• TO DO: Tally the lines in the records below that contain "vias" and return only the result.

Stored data entries
⁂

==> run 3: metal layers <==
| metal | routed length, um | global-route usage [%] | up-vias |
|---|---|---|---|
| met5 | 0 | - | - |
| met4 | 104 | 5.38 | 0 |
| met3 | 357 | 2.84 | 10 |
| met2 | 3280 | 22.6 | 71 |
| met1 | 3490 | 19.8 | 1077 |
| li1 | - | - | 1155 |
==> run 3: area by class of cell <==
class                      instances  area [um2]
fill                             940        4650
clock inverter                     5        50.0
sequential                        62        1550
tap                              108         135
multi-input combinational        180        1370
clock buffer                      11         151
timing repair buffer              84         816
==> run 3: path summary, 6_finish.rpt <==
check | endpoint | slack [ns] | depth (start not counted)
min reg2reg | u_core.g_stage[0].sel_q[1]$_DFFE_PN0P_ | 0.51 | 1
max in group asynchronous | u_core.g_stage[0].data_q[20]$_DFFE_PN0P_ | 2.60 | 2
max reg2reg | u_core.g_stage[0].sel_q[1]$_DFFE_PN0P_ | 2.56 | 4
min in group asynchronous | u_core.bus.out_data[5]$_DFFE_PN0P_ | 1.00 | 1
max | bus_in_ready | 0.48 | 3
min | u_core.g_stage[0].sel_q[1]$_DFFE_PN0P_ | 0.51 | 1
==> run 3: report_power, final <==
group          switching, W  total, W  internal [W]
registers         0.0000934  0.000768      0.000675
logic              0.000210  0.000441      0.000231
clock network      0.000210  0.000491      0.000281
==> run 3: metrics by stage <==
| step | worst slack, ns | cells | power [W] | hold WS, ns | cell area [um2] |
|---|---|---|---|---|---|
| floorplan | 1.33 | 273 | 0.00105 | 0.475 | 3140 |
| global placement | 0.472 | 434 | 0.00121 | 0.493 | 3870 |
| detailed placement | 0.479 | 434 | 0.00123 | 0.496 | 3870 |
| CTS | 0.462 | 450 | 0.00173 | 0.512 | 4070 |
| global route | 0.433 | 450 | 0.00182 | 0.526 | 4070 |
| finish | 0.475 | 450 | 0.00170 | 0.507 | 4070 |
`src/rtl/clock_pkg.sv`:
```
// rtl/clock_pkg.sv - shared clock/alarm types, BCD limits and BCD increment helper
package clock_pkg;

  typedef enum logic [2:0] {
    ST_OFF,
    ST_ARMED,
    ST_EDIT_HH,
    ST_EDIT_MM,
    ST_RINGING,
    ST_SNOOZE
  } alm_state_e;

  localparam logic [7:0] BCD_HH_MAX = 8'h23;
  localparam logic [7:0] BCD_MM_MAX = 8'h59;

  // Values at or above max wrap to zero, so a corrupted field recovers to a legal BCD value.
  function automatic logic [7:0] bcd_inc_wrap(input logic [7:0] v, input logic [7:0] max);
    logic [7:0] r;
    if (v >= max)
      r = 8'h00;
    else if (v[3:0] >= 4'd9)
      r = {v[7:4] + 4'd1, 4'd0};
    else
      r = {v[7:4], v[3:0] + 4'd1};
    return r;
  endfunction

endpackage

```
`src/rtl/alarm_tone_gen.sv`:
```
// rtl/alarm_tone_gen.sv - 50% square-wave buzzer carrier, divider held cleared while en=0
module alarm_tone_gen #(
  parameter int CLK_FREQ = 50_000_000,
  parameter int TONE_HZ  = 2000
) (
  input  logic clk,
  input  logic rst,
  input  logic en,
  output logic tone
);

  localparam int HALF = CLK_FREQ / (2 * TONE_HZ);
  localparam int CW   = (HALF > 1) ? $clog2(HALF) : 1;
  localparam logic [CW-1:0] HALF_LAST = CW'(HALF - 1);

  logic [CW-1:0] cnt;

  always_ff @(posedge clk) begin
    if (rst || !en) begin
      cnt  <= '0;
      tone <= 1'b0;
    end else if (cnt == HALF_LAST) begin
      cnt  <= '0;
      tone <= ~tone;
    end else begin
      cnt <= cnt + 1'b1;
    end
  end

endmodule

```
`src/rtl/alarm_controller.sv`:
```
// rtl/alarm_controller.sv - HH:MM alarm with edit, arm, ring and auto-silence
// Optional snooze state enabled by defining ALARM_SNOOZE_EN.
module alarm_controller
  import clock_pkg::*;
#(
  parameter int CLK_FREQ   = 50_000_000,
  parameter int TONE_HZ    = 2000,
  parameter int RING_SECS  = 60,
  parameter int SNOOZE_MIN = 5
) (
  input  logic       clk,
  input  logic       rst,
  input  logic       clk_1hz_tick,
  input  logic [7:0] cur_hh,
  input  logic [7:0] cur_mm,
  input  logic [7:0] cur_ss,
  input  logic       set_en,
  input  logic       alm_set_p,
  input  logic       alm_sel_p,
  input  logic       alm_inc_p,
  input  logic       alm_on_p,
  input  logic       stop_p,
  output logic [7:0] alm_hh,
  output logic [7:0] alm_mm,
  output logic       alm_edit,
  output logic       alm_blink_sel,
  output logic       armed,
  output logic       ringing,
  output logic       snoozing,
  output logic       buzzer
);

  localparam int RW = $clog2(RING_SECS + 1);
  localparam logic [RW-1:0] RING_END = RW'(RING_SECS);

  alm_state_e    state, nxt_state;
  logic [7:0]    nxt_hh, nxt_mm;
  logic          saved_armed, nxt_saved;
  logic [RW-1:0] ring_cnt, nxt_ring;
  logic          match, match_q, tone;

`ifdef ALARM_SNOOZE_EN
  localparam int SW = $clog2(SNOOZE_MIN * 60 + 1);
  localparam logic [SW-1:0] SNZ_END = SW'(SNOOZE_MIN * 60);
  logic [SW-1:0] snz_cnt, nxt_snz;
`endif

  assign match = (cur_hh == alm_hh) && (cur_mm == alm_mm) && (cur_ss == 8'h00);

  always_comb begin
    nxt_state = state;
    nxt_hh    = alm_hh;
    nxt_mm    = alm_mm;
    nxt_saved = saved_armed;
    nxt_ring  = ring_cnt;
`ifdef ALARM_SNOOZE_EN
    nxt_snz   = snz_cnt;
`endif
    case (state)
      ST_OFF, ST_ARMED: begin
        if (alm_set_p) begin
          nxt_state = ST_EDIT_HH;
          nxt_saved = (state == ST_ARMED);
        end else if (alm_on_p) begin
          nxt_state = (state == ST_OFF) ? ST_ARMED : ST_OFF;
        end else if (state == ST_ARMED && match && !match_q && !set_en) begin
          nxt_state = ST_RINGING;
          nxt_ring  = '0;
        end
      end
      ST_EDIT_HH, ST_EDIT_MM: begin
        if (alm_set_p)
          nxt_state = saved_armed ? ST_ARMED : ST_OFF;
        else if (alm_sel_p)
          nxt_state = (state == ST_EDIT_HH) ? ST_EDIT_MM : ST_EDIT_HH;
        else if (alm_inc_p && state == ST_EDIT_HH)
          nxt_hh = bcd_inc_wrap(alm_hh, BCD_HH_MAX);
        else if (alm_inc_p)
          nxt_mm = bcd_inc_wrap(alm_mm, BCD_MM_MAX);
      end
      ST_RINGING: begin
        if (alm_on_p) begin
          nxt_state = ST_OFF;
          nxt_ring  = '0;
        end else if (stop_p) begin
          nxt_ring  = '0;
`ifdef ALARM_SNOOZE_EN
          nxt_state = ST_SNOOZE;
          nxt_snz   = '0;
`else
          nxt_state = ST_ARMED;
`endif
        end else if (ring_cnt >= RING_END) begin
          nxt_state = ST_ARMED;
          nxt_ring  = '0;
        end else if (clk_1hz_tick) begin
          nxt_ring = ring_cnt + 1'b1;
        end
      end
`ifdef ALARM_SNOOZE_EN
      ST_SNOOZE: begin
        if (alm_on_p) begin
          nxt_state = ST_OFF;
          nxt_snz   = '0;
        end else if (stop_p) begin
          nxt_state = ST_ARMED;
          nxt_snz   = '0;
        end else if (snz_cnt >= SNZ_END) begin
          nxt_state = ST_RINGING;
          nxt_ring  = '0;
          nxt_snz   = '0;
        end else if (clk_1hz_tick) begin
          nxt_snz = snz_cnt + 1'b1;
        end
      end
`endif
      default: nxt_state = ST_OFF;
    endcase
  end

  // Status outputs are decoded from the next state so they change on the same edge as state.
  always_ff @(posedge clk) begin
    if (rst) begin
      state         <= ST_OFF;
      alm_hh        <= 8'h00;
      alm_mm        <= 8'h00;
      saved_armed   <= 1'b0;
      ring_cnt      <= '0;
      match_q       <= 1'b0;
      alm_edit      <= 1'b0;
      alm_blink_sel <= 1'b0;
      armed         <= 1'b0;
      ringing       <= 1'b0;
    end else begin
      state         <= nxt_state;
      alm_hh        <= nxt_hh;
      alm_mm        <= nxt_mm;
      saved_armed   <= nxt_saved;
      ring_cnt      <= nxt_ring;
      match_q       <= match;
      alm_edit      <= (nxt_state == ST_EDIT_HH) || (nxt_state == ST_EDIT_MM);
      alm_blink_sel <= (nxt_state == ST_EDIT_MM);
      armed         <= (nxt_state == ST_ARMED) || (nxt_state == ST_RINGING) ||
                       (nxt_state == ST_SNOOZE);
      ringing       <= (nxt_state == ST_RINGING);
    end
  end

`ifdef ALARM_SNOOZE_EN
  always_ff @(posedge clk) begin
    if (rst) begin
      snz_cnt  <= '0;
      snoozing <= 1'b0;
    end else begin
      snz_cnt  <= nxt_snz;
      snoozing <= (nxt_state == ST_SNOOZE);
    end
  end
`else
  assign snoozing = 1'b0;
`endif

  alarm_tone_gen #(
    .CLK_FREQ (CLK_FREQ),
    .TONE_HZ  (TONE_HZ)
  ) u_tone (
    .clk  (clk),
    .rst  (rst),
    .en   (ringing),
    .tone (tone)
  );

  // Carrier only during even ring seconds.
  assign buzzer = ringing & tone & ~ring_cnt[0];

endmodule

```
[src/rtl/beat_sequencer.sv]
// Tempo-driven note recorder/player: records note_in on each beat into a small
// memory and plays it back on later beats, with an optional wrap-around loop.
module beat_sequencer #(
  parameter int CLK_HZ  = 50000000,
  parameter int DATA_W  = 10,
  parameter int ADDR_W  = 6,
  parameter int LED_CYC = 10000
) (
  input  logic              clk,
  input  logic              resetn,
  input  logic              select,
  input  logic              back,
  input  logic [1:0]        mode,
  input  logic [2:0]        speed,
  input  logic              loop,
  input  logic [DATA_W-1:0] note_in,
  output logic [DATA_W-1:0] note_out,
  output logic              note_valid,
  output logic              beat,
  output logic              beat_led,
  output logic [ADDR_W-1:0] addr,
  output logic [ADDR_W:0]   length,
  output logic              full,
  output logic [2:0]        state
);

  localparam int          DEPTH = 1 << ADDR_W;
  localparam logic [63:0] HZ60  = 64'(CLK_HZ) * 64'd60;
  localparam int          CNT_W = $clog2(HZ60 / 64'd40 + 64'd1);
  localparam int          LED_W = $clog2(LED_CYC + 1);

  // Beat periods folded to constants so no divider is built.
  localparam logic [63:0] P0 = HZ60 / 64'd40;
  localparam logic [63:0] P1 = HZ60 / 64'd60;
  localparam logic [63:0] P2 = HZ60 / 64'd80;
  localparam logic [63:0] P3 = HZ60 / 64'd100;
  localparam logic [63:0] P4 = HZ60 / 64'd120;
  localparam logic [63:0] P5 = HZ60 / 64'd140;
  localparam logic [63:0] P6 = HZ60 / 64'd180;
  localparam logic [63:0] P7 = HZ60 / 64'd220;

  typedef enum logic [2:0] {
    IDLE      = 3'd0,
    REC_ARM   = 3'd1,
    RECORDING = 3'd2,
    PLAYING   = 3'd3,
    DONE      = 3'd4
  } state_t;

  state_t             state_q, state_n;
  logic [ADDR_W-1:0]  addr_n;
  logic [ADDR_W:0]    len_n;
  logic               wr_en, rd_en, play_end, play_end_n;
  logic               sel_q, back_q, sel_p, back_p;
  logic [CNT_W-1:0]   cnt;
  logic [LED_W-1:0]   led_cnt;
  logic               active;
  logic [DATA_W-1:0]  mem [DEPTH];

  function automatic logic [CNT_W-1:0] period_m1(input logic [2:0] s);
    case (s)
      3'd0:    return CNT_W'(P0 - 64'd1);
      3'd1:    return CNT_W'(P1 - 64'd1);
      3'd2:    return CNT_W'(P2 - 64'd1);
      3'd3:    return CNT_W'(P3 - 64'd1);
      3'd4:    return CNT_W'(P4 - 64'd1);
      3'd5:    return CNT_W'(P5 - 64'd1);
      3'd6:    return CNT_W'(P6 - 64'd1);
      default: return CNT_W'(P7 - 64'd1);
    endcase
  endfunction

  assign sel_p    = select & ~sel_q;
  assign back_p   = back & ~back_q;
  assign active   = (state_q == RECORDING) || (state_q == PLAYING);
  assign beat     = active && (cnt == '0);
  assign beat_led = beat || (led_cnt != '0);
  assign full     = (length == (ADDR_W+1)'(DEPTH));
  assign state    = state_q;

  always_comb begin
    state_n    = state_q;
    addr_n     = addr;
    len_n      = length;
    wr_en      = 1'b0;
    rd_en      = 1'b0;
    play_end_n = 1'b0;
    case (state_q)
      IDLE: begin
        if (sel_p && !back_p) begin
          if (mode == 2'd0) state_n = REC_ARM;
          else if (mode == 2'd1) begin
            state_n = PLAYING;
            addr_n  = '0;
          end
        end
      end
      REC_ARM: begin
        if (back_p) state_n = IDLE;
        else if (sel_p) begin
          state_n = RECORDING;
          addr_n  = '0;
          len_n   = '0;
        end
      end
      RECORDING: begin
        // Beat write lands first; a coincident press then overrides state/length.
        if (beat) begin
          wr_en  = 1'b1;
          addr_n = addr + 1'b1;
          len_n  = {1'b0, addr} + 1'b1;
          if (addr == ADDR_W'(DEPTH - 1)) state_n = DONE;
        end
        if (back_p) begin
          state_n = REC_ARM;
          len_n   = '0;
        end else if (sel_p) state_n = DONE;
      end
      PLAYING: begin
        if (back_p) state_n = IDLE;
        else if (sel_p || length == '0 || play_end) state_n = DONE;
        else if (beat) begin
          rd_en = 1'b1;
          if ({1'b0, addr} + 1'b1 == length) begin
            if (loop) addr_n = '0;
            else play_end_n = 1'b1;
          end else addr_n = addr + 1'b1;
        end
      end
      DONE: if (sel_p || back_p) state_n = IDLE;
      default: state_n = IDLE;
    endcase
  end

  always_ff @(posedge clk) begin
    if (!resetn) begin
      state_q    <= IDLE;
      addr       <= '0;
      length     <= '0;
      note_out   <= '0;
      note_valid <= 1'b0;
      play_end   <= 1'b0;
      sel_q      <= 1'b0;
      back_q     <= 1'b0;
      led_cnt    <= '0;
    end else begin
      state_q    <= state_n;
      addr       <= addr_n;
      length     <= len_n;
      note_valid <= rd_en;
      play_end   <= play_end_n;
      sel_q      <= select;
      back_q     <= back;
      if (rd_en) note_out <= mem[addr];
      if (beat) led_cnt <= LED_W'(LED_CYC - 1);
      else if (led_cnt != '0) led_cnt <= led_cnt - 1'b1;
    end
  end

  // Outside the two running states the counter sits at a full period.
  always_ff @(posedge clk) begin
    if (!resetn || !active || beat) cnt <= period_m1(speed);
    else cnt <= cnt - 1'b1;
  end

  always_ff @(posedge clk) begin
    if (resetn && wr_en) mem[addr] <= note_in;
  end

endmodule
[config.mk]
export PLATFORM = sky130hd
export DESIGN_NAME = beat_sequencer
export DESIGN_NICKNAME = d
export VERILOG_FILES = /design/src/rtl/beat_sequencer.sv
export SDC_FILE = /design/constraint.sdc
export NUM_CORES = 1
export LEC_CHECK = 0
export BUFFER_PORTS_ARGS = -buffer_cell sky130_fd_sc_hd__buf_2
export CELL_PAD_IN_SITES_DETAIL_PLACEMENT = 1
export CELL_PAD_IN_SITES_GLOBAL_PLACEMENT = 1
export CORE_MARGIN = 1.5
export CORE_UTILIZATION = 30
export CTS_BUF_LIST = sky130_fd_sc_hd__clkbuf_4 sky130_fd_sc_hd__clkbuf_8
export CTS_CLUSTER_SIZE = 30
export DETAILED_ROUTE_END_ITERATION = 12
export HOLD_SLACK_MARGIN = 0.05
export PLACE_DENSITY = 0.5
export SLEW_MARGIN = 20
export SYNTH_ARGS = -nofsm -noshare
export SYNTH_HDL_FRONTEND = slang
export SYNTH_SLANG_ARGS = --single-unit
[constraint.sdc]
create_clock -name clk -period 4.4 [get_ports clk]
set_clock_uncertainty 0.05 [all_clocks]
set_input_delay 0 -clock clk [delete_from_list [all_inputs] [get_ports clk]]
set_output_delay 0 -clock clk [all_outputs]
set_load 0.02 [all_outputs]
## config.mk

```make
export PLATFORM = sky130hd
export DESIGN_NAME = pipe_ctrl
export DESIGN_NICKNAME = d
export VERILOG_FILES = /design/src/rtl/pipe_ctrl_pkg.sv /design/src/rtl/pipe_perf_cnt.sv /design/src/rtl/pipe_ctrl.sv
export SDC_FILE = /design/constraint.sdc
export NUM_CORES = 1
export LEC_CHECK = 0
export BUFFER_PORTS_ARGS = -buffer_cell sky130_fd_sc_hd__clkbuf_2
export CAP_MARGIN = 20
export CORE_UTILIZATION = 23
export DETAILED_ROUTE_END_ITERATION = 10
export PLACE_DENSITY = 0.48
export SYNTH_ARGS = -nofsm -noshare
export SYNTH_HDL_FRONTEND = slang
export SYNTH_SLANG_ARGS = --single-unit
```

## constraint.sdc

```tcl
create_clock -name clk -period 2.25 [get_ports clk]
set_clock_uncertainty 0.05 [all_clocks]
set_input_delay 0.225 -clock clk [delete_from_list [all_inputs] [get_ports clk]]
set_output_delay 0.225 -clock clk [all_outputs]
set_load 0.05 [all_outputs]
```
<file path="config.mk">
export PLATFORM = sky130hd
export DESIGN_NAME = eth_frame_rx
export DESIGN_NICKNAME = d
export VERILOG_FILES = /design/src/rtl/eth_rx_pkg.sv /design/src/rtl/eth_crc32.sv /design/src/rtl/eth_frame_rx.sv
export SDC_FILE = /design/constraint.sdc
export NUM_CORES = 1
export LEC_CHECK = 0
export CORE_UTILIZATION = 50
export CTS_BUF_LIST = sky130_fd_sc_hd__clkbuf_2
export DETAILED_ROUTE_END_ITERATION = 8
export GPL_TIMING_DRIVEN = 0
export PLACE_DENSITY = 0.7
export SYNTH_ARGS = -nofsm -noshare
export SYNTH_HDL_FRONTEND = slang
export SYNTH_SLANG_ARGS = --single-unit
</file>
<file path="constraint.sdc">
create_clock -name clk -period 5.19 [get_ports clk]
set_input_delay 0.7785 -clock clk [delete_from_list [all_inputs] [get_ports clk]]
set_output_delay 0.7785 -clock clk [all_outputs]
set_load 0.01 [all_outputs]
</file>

⁂

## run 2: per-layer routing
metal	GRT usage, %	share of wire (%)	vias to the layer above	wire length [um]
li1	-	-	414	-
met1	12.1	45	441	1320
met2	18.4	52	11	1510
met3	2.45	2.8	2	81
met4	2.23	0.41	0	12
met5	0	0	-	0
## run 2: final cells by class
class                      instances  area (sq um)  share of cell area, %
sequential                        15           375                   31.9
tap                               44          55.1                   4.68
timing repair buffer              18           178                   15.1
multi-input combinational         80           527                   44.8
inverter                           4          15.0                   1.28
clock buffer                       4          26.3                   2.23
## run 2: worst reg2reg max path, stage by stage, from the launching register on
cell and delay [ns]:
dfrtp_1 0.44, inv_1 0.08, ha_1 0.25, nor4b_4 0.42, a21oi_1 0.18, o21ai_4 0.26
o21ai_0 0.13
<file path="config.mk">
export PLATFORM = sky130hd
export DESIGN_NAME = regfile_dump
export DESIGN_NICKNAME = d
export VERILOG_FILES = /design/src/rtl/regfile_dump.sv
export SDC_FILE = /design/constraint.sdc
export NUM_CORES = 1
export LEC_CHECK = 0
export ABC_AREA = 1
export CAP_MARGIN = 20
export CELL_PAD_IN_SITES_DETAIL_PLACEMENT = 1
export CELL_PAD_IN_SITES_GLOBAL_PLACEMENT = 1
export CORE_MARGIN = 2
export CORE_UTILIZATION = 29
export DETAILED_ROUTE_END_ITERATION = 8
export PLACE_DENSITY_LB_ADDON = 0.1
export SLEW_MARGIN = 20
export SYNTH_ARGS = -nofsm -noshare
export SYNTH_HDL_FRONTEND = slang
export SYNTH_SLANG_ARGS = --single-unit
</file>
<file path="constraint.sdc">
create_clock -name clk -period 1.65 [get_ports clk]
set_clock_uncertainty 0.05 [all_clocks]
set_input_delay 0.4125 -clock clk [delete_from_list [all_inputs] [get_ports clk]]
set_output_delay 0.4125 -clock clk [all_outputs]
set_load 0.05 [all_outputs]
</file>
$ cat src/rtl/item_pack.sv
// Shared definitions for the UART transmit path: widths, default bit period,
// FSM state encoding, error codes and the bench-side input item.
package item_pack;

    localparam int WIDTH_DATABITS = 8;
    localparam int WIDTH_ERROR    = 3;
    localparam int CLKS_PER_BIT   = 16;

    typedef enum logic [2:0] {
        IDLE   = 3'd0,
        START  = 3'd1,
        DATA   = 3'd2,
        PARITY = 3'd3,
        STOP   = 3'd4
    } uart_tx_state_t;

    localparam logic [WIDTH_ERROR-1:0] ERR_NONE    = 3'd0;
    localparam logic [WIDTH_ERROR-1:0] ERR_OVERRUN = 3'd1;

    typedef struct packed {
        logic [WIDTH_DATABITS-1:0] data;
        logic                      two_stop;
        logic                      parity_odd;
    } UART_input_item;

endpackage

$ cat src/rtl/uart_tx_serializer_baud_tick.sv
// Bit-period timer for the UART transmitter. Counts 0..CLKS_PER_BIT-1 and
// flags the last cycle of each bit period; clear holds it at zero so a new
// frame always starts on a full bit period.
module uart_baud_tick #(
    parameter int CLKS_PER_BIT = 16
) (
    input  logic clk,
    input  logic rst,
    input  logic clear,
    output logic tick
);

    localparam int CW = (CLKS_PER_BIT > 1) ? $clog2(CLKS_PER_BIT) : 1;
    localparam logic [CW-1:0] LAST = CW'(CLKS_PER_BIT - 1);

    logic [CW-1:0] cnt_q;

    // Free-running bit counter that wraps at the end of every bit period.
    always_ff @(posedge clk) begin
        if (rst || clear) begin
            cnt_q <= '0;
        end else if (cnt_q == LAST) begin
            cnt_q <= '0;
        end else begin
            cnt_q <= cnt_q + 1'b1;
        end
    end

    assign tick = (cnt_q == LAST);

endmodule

⁂

• WRITTEN SOLUTION: 2